This study undertaken by Mexico Government Investigator Felipe Uribe MSc beginning
the very final years of the 20th century is a very important study. The study was undertaken in the southern
part of the south Mexico state of Chiapas in the Soconusco region. The sample size of these young women prostitutes (an
honerable profession in Mexico) studied was very adequate with the average age 26. Many were rural young women who had
moved from Central American nations to make better money in prostitution in Mexico. There had been on line
a rather detailed presentation of the study with photographs of the medical staff who conducted the study shown together.
The Government of Mexico left this more detailed study on line one half decade before taking it off the internet.

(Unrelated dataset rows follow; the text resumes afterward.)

==> src/rtl/signal_creater_param.sv <==
// Serial pattern generator: shifts a stored pattern out LSB first, each bit held div+1 clocks,
// either once or looping until a graceful stop ends the current pattern period.
module signal_creater_param #(
    parameter int   PAT_W    = 16,
    parameter int   LEN_W    = $clog2(PAT_W + 1),
    parameter int   DIV_W    = 8,
    parameter logic IDLE_LVL = 1'b0
) (
    input  logic             clk,
    input  logic             rst,
    input  logic             load,
    input  logic [PAT_W-1:0] pattern_in,
    input  logic [LEN_W-1:0] len_in,
    input  logic [DIV_W-1:0] div_in,
    input  logic             mode,
    input  logic             start,
    input  logic             stop,
    output logic             out,
    output logic             busy,
    output logic             done,
    output logic [LEN_W-1:0] bit_idx,
    output logic             state_dbg
);

    // Control semantics: load and start are single-cycle qualifiers sampled on the rising edge
    // and honoured only in IDLE (no ready/back-pressure); when both are high together the
    // freshly loaded values drive that run. stop is latched only while busy.
    typedef enum logic {S_IDLE = 1'b0, S_RUN = 1'b1} state_t;

    state_t             state;
    logic [PAT_W-1:0]   pat;
    logic [LEN_W-1:0]   len;
    logic [DIV_W-1:0]   div;
    logic [PAT_W-1:0]   shreg;
    logic [DIV_W-1:0]   cnt;
    logic               mode_r;
    logic               stop_pend;

    logic [LEN_W-1:0]   len_clamped;
    logic [LEN_W-1:0]   eff_len;
    logic [PAT_W-1:0]   eff_pat;
    logic               bit_end;
    logic               last_bit;

    assign state_dbg = state;

    always_comb begin
        len_clamped = (len_in > LEN_W'(PAT_W)) ? LEN_W'(PAT_W) : len_in;
        eff_len     = load ? len_clamped : len;
        eff_pat     = load ? pattern_in : pat;
        bit_end     = (cnt == div);
        last_bit    = (bit_idx == (len - LEN_W'(1)));
    end

    // shreg[0] always mirrors the bit currently on out, so advancing is a plain shift.
    always_ff @(posedge clk or negedge rst) begin
        if (!rst) begin
            state     <= S_IDLE;
            pat       <= '0;
            len       <= '0;
            div       <= '0;
            shreg     <= '0;
            cnt       <= '0;
            mode_r    <= 1'b0;
            stop_pend <= 1'b0;
            out       <= IDLE_LVL;
            busy      <= 1'b0;
            done      <= 1'b0;
            bit_idx   <= '0;
        end else begin
            done <= 1'b0;
            case (state)
                S_IDLE: begin
                    stop_pend <= 1'b0;
                    if (load) begin
                        pat <= pattern_in;
                        len <= len_clamped;
                        div <= div_in;
                    end
                    if (start && (eff_len != '0)) begin
                        state   <= S_RUN;
                        mode_r  <= mode;
                        bit_idx <= '0;
                        cnt     <= '0;
                        shreg   <= eff_pat;
                        out     <= eff_pat[0];
                        busy    <= 1'b1;
                    end
                end
                S_RUN: begin
                    if (stop) begin
                        stop_pend <= 1'b1;
                    end
                    if (!bit_end) begin
                        cnt <= cnt + DIV_W'(1);
                    end else begin
                        cnt <= '0;
                        if (!last_bit) begin
                            bit_idx <= bit_idx + LEN_W'(1);
                            shreg   <= shreg >> 1;
                            out     <= shreg[1];
                        end else if (mode_r && !(stop_pend || stop)) begin
                            bit_idx <= '0;
                            shreg   <= pat;
                            out     <= pat[0];
                        end else begin
                            state     <= S_IDLE;
                            bit_idx   <= '0;
                            out       <= IDLE_LVL;
                            busy      <= 1'b0;
                            done      <= 1'b1;
                            stop_pend <= 1'b0;
                        end
                    end
                end
                default: begin
                    state <= S_IDLE;
                end
            endcase
        end
    end

endmodule
### config.mk
export PLATFORM = sky130hd
export DESIGN_NAME = tdm_demux_1x16
export DESIGN_NICKNAME = d
export VERILOG_FILES = /design/src/rtl/tdm_pkg.sv /design/src/rtl/tdm_demux_1x16_slot_decoder.sv /design/src/rtl/tdm_demux_1x16.sv
export SDC_FILE = /design/constraint.sdc
export NUM_CORES = 1
export LEC_CHECK = 0
export BUFFER_PORTS_ARGS = -buffer_cell sky130_fd_sc_hd__buf_2
export CORE_MARGIN = 10
export CORE_UTILIZATION = 30
export DETAILED_ROUTE_END_ITERATION = 12
export SYNTH_ARGS = -nofsm -noshare
export SYNTH_HDL_FRONTEND = slang
export SYNTH_SLANG_ARGS = --single-unit
### constraint.sdc
create_clock -name clk -period 2.3 [get_ports clk]
set_input_delay 0.23 -clock clk [delete_from_list [all_inputs] [get_ports clk]]
set_output_delay 0.23 -clock clk [all_outputs]
set_load 0.005 [all_outputs]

In March 2003 30:3 the Journal of The American Sexually Transmitted Disease Association summarized this study
and the reader may gain this summary from them. Roughly one of every one hundred and fifty of these women were HIV
seroconverted (infected). As to the other common venereal diseases (common STDs not HIV) the study found the high rate to
be expected in prostitutes. But these women had a very low rate of HIV viral infection to seroconversion. The
Mexico investigative group concluded the results suggested the area they came from had not been exposed to much HIV which
accounted for the very low rate of HIV.
However a better possibility is that the pace of living is much easier going in the south of the state of Chiapas, Mexico
and these women had no great problems with tasks of living when they caught a common venereal disease and thus refrained from
sex untill the venereal disease lesions and tissue debilities were healed - prostitution to reiterate is an honerable profession
of women in Mexico. With exception of heterosexual anal intercourse where there is minimal natural body defense against
HIV the HIV virus is not transmitted heterosexually unless there is an infected sexually located lesion or tissue
debility (usually venereal - STD) which the the HIV virus must have as a route to invade the body. Except
for the anal route the human body is exceptionally well defended against HIV virus, a very weak virus but impossible so far
to get rid of once it takes hold. Thus the study suggests these prostitutes limited to vaginal and oral intercourse avoiding
anal intercourse, did not spread common venereal diseases once they caught them to the male population but refrained from
sex untill the venereal disease had been healed and thus it was impossible for HIV virus to invade their bodies
their bodies presenting no route for invasion. And economic pressures on this profession is much less than
in the large Mexican cities to engage in sexual intercourse when they have an unhealed common venereal disease with its
lesions and infected tissue debilities.
In the rural part of Chiapas, Mexico where this study was undertaken condoms are seldom used.